The game is divided into six distinct chapters which are only loosely linked by a connected plot. Sherlock receives requests for help from Scotland Yard and private citizens which he must then solve using a variety of extraordinary deductive powers to gather evidence. For lack of a better term, there’s detective vision to help you pick up details that other people miss akin to Batman’s in the Arkham franchise. Minigames are played as you reenact crime scenes to test hypotheses and perform chemical analyses, and there are Quick-Time Events when Sherlock has to move quickly. You can form “character portraits” through Sherlock’s ability to notice character traits through a person’s appearance.
The most important mechanic is the Deduction system. As you accumulate clues by talking to people and finding relevant objects, the player can form deductions about the nature of the crime. This includes hypotheses about the crime and its motivations, and when you have gathered enough evidence, you can decide if a particular person is guilty and go after them. You have to be careful, though. Not all of the evidence will show up in the deduction system, and there are generally multiple plausible explanations. You have to spend time in the casebook and really go over the material to ensure you’re not jumping to the wrong conclusion. Overall, the mechanics make you feel like Sherlock.
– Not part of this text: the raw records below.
==> flow/design.v <==
package regPKG;
    parameter REG_DATAWIDTH = 16;
    parameter NUM_REGS      = 16;
    parameter REG_ADDRWIDTH = $clog2(NUM_REGS);
    typedef logic [REG_DATAWIDTH-1:0]   reg_data_t;
    typedef logic [REG_ADDRWIDTH-1:0]   reg_addr_t;
endpackage: regPKG
package sysPKG;
    parameter CLK_FREQ = 50_000_000;
endpackage: sysPKG
module spi_slave_dataxceive
#(
    parameter   CLK_FREQ    =       50_000_000,
    parameter   SPI_WORDLEN =       8,
    parameter   CPOL        =       1'b0,
    parameter   CPHA        =       1'b1,
    parameter   CSPOL       =       1'b0,
    parameter   MAX_SPI_XACTIONS =  256
)(
    input logic                     clk_in,
    input logic                     reset_n,
    input logic                     spi_clk,
    input logic                     spi_MOSI,
    output logic                    spi_MISO,
    input logic                     spi_nCS,
    input logic[SPI_WORDLEN-1:0]    spi_word_out,
    output logic[SPI_WORDLEN-1:0]   spi_word_in
);
localparam  XACTION_CTR_SIZ =   $clog2(MAX_SPI_XACTIONS);
localparam  BIT_CTR_SIZ     =   $clog2(SPI_WORDLEN);
typedef logic [BIT_CTR_SIZ:0]     bit_ctr_t;
typedef logic [XACTION_CTR_SIZ:0] xaction_ctr_t;
logic cs_reg, clk_reg;
logic clk_rising, clk_falling;
logic xaction_lim;
logic enable;
bit_ctr_t bit_ctr;
xaction_ctr_t xaction_ctr;
logic [SPI_WORDLEN-1:0] mosi_word;
logic [SPI_WORDLEN-1:0] miso_word;
logic word_latch;
always_ff @(posedge clk_in, negedge reset_n)
begin
    if(reset_n == '0)
    begin
        cs_reg      <=  '0;
        clk_reg     <=  '0;
        clk_rising  <=  '0;
        clk_falling <=  '0;
        enable      <=  '0;
    end
    else
    begin
        cs_reg      <=  spi_nCS;
        clk_reg     <=  spi_clk;
        clk_rising  <=  ~clk_reg & spi_clk;
        clk_falling <=  clk_reg & ~spi_clk;
        if(cs_reg & ~spi_nCS)        
        begin
            enable  <=  ~CSPOL;      
        end
        else if(~cs_reg & spi_nCS)   
        begin
            enable  <=  CSPOL;       
        end
    end
end
always_ff @(posedge clk_in, negedge reset_n)
begin
    if(reset_n == '0)
    begin
        spi_MISO    <=  '0;
        mosi_word   <=  '0;
        bit_ctr     <=  '0;
        xaction_ctr <=  '0;
        xaction_lim <=  '0;
        miso_word   <=  '0;
        spi_word_in <=  '0;
        word_latch  <=  '0;
    end
    else 
    begin
        miso_word   <=  spi_word_out;
        if(word_latch)
        begin
            spi_word_in <=  mosi_word;
            word_latch  <=  '0;
        end
        if(~enable)
        begin
            xaction_lim <= '0;
            word_latch  <= '0;
        end
        if(enable & ~xaction_lim)
        begin
            if(
                (clk_falling & ((CPOL & ~CPHA) | (~CPOL & CPHA))) |
                (clk_rising  & ((CPOL & CPHA) | (~CPOL & ~CPHA)))
            )
            begin
                mosi_word       <= {mosi_word[SPI_WORDLEN-2:0],spi_MOSI};
                if(bit_ctr < SPI_WORDLEN)
                begin
                    bit_ctr     <= bit_ctr + 1'b1;
                    if(bit_ctr == SPI_WORDLEN-1)
                        word_latch  <=  '1;
                    else
                        word_latch  <=  '0;
                end
                else
                begin
                    bit_ctr     <=  '0;
                    spi_word_in    <=  mosi_word;
                    xaction_ctr <= xaction_ctr + 1'b1;
                    if(xaction_ctr >= MAX_SPI_XACTIONS)
                    begin
                        xaction_lim <= '1;
                    end
                end
            end
            if(
                (clk_falling & ((CPOL & CPHA) | (~CPOL & ~CPHA))) |
                (clk_rising  & ((CPOL & ~CPHA) | (~CPOL & CPHA)))
            )
            begin
                if(bit_ctr == SPI_WORDLEN)
                    spi_MISO    <= miso_word[SPI_WORDLEN-1];
                else
                    spi_MISO    <= miso_word[SPI_WORDLEN - 1 - bit_ctr];
            end
        end
        else
        begin
            spi_MISO    <=  '0;
            mosi_word   <=  '0;
            bit_ctr     <=  '0;
            xaction_ctr <=  '0;
        end
    end
end
endmodule : spi_slave_dataxceive
==> flow/run.sh <==
#!/bin/bash
# OpenROAD 26Q1-2900-gdf79404cd8, Yosys 0.63+post, stock flow scripts
make -C /OpenROAD-flow-scripts/flow DESIGN_CONFIG=/design/flow/config.mk WORK_HOME=/design/flow/orfs finish
==> flow/config.mk <==
export PLATFORM = sky130hd
export DESIGN_NAME = spi_slave_dataxceive
export DESIGN_NICKNAME = spi_slave_dataxceive
export VERILOG_FILES = /design/flow/design.v
export SDC_FILE = /design/flow/constraint.sdc
export NUM_CORES = 4
export LEC_CHECK = 1
export CORE_UTILIZATION = 40
==> flow/constraint.sdc <==
current_design spi_slave_dataxceive

set clk_period 2.6
set clk_io_pct 0.2

create_clock -name clk0 -period $clk_period [get_ports {clk_in}]

set non_clock_inputs [all_inputs -no_clocks]
set_input_delay [expr $clk_period * $clk_io_pct] -clock clk0 $non_clock_inputs
set_output_delay [expr $clk_period * $clk_io_pct] -clock clk0 [all_outputs]
==> flow_summary.toml <==
# implementation run metrics
[run_status]
status = "complete, no violations"

[yosys]
synth_chip_area_um2 = 1880
top_cell_area_share = 0.600
ys_seq_share = 0.600
edf_count = 0
async_flop_share = 1.00
largest_area_cell = "dfrtp_1"
avgSynthCellArea_um2 = 12.9
ys_warn_count = 1
flop_cell = "dfrtp_1"
syn_area_um2 = 1880
numSynthFlops = 45
top_cell = "dfrtp_1"
synthCells = 146
synthTopCellsByArea = "dfrtp_1 (60%), mux2_2 (5.4%), mux2i_1 (5.3%)"
yosys-top-cells-count = "dfrtp_1 (45), nor2_1 (18), mux2i_1 (10)"
synth_cell_types = 29
yosys_cells = 146

[power_and_ir_drop]
cellInternalPower_mw = 0.968
p_clk_frac = 0.357
switching_power_mw = 0.282
power_leakage_nw = 0.969
comb_power_share = 0.062
powerDensity_nw_per_um2 = 562
vdd_drop_max_mv = 0.395
switching_share = 0.226
power_mw = 1.25
pwr-share-seq = 0.580

[sta]
finalSetupViolations = 0
relSlewSlack = 0.451
tightestPinTransition_ps = 824
period_used_share = 0.628
setup_tns_ps = 0
timing.fmax_mhz = 612
period_needed_ps = 1630
fin_ws_ps = 967
rsz0062_at_grt = "no"
timing_hold_violations_final = 0
finalClockSkew_ps = 11.3
slew_viol_final = 0

[floorplan]
die_area_um2 = 4970
core_um2 = 4440
die_y_um = 70.5
rows = 24
io_pins = 22
fp_util = 0.423
fp.dieW_um = 70.5

[clock_network]
htreeDepth = 2
cts_setup_buffers = 0
cts.clk_slew.worst_paths_ps = 80
ctsHoldBuffers = 0
clock-sinks = 45
cts_max_path_buffers = 2
clock-root-buffer = "clkbuf_8"
numCtsBuffers = 5
ctsResizeCount = 0
cts_tree = "yes"
insertion_delay_ps = 300

[finish]
largest_register_ffs = 9
layout-drive-gt1-share = 0.163
final_util = 0.501
regMostFlops = "xaction_ctr"
fillers = 375
area_delta_synth_final_pct = 18.5

[global_routing]
grt_pass1_vias = 1110
grt_pass1_wl_mm = 5.10
groute.usage.overall = 0.134
grt_start_max_net_pins = 23
overflow = 0
grt_antenna_before_repair = 0

[critical_path]
crit_path_end_kind = "output port"
critical_path_buf_inv_count = 1
worstSetupPathType = "reg -> out"
worst_setup_path_start_kind = "register"
cp_slowest_cell = "clkdlybuf4s50_1"
crit_chain = "clkdlybuf4s50_1"
crit_path_max_fanout = 2
path_delay_family = "buffers and inverters"
worstPathArrival_ps = 1110
worst_ep_required_time_ps = 2080
critical_path.max_stage_delay_ps = 460

[worst_hold_path]
hold_class = "in -> async"

[job]
max_cap_violations = 0
tool_warnings = 26

[routing]
drtPass1Iterations = 4
routed_via_density = 4.97
first_iter_violations = 21
drcViolationCount = 0
wl_mm = 2.94
wl_per_cell_um = 13.1
antennaDiodeCount = 0
ant_nets = 0
routed-via-count = 1113

[placement]
io_buffers = 21
dp_slack_ps = 837
gp_congestion = 0.818
hpwl_mm = 2.10
## per-stage QoR
stage	area [µm²]	hold slack [ps]	std cells
5_1_grt	2220	190	224
3_3_place_gp	2130	407	216
3_5_place_dp	2130	422	216
2_1_floorplan	1880	224	146
4_1_cts	2220	176	224
6_report	2220	175	224
## worst paths after layout
| path | from | to | slack, ps | cells after the start |
|---|---|---|---|---|
| worst max-delay path | spi_word_in[3] | spi_word_in[3] | 970 | 1 |
| worst min-delay path | reset_n | bit_ctr[3] | 170 | 1 |
| worst max register to register | clk_falling | xaction_ctr[6] | 1080 | 4 |
| worst min register to register | clk_reg | clk_rising | 430 | 1 |
| max in group asynchronous | reset_n | mosi_word[6] | 1880 | 2 |
| min in group clk0 | clk_reg | clk_rising | 430 | 1 |
## per-layer routing
layer | part of all wire | global-route usage
met3 | 0.048 | 0.0409
met5 | 0 | 0
met2 | 0.45 | 0.200
met4 | 0.011 | 0.0159
met1 | 0.49 | 0.210
## logic make-up after synthesis
group,Yosys count,synth area share
AOI/OAI and AO/OA,11,0.0460
xor gates and xnor gates,9,0.0420
adders and majority gates,4,0.0266
buffers and inverters,10,0.0320
DFF,45,0.600
muxes,20,0.119
and+or+nand+nor,47,0.135
## final cells by class
cell class / count / area (µm²) / share of cell area
timing repair buffer: 24 / 228 / 0.102
sequential: 45 / 1130 / 0.506
clock buffer: 6 / 82.6 / 0.0371
multi-input combinational: 91 / 692 / 0.311
tap: 52 / 65.1 / 0.0292
clock inverter: 2 / 16.3 / 0.00731
inverter: 4 / 15.0 / 0.00675
## power by group through the flow
stage,logic [mW],registers (mW),clock network (mW)
after CTS,0.0802,0.726,0.467
final,0.0781,0.725,0.447
after global routing,0.0879,0.728,0.501
## layout by cell type (no fill, tap or decap), types with 2 or more instances in the layout
cell / n
dfrtp_1: 45
xor2_1: 5
mux2_2: 9
clkbuf_8: 6
nand2b_1: 2
a31oi_1: 3
xnor2_1: 4
clkdlybuf4s50_1: 20
nor2b_1: 4
ha_1: 4
nand4_1: 4
a21oi_1: 3
o21ai_0: 2
nor3_2: 2
buf_4: 3
nand3_1: 5
nor2_1: 18
nand2_1: 7
mux2i_1: 10
inv_1: 4
Power figures rest on the tool's default switching activity, not on a simulated workload.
I really appreciate the effort made to be faithful to the source material. Even though the Merry Men are presented as villains throughout several of the chapters, they are not presented as an overarching threat. There’s no over-reliance on Moriarty or some other criminal mastermind as in many of the adaptations, which I feel cheapens the episodic storylines. The stories are just mysteries as Sir Arthur would have presented them, albeit with a more activist Sherlock. We have six chapters that are, for the most part, very interestingly written and can stand on their own merits. I didn’t particularly enjoy the side plot of the Merry Men, especially given that its resolution was, in effect, tacked on to another chapter, but since I didn’t spend a great deal of game time on it, I don’t particularly care. It didn’t detract from the rest of the game experience.
Only the fourth chapter doesn’t really stand up to the others. All of the other chapters present the mystery in such a way that there are two or three plausible explanations even as you amass evidence. The second, third, and fifth chapters all require very close examination of the evidence, and it must be done independently of the Deduction mechanic. In the fourth chapter though, the mystery is over too quickly and you simply go through the motions of amassing the evidence to end it. Likewise, the moral ambiguity isn’t really there. It’s the anomaly in the game, and one slightly off apple doesn’t spoil the barrel.
Moral choice systems are boring when the choice is between being Florence Nightingale or a baby-eating mass murderer (I’m looking at you, Bioshock), but Crimes and Punishments generally makes the choices a lot more ambiguous. The people commit crimes, to be sure, but they’re not cardboard-cutout villains. I decided to play a big softie and absolve people whenever I could, but even as committed as I was to giving people the benefit of the doubt, some of them definitely left with me a sour taste in my mouth. Was I absolving a decent person who made a mistake, or were they playing me and walking away scot-free?
The gritty London setting and the occasional glimpse into the English countryside work very well, though I wish the environments were a bit bigger to explore. The only parts of the world you can really interact with are the parts related to the mystery, so the game never feels like an immersive experience in London in the 1890s. This is not that big of an issue because the mysteries are fairly riveting, but be aware that this isn’t a sandbox type of experience.
Now I’ll discuss some of the game’s shortcomings. I’d say you could power through all of these cases in around ten to twelve hours, which means that you’re done fairly quickly. I frequently complain that games are too easy, and Crimes and Punishments is no exception to this. The game prompts you whenever you need to use Sherlock Vision or Sherlock imagination for vital clues. As long as you’re not trying to rush through the game and explicitly ignoring cues, it would be hard to miss key evidence. The in-game role for Watson is somewhat lacking as well. Sometime he’s there to provide commentary, but he rarely responds to what’s going on around him and feels like a weirdly mute companion. Finally, some of the mechanics feel a bit under-utilized. You can change Sherlock’s outfit and appearance at any time to create disguises. However, you only need to draw on this twice in the entire game, making it feel as though it was slapped on as an afterthought.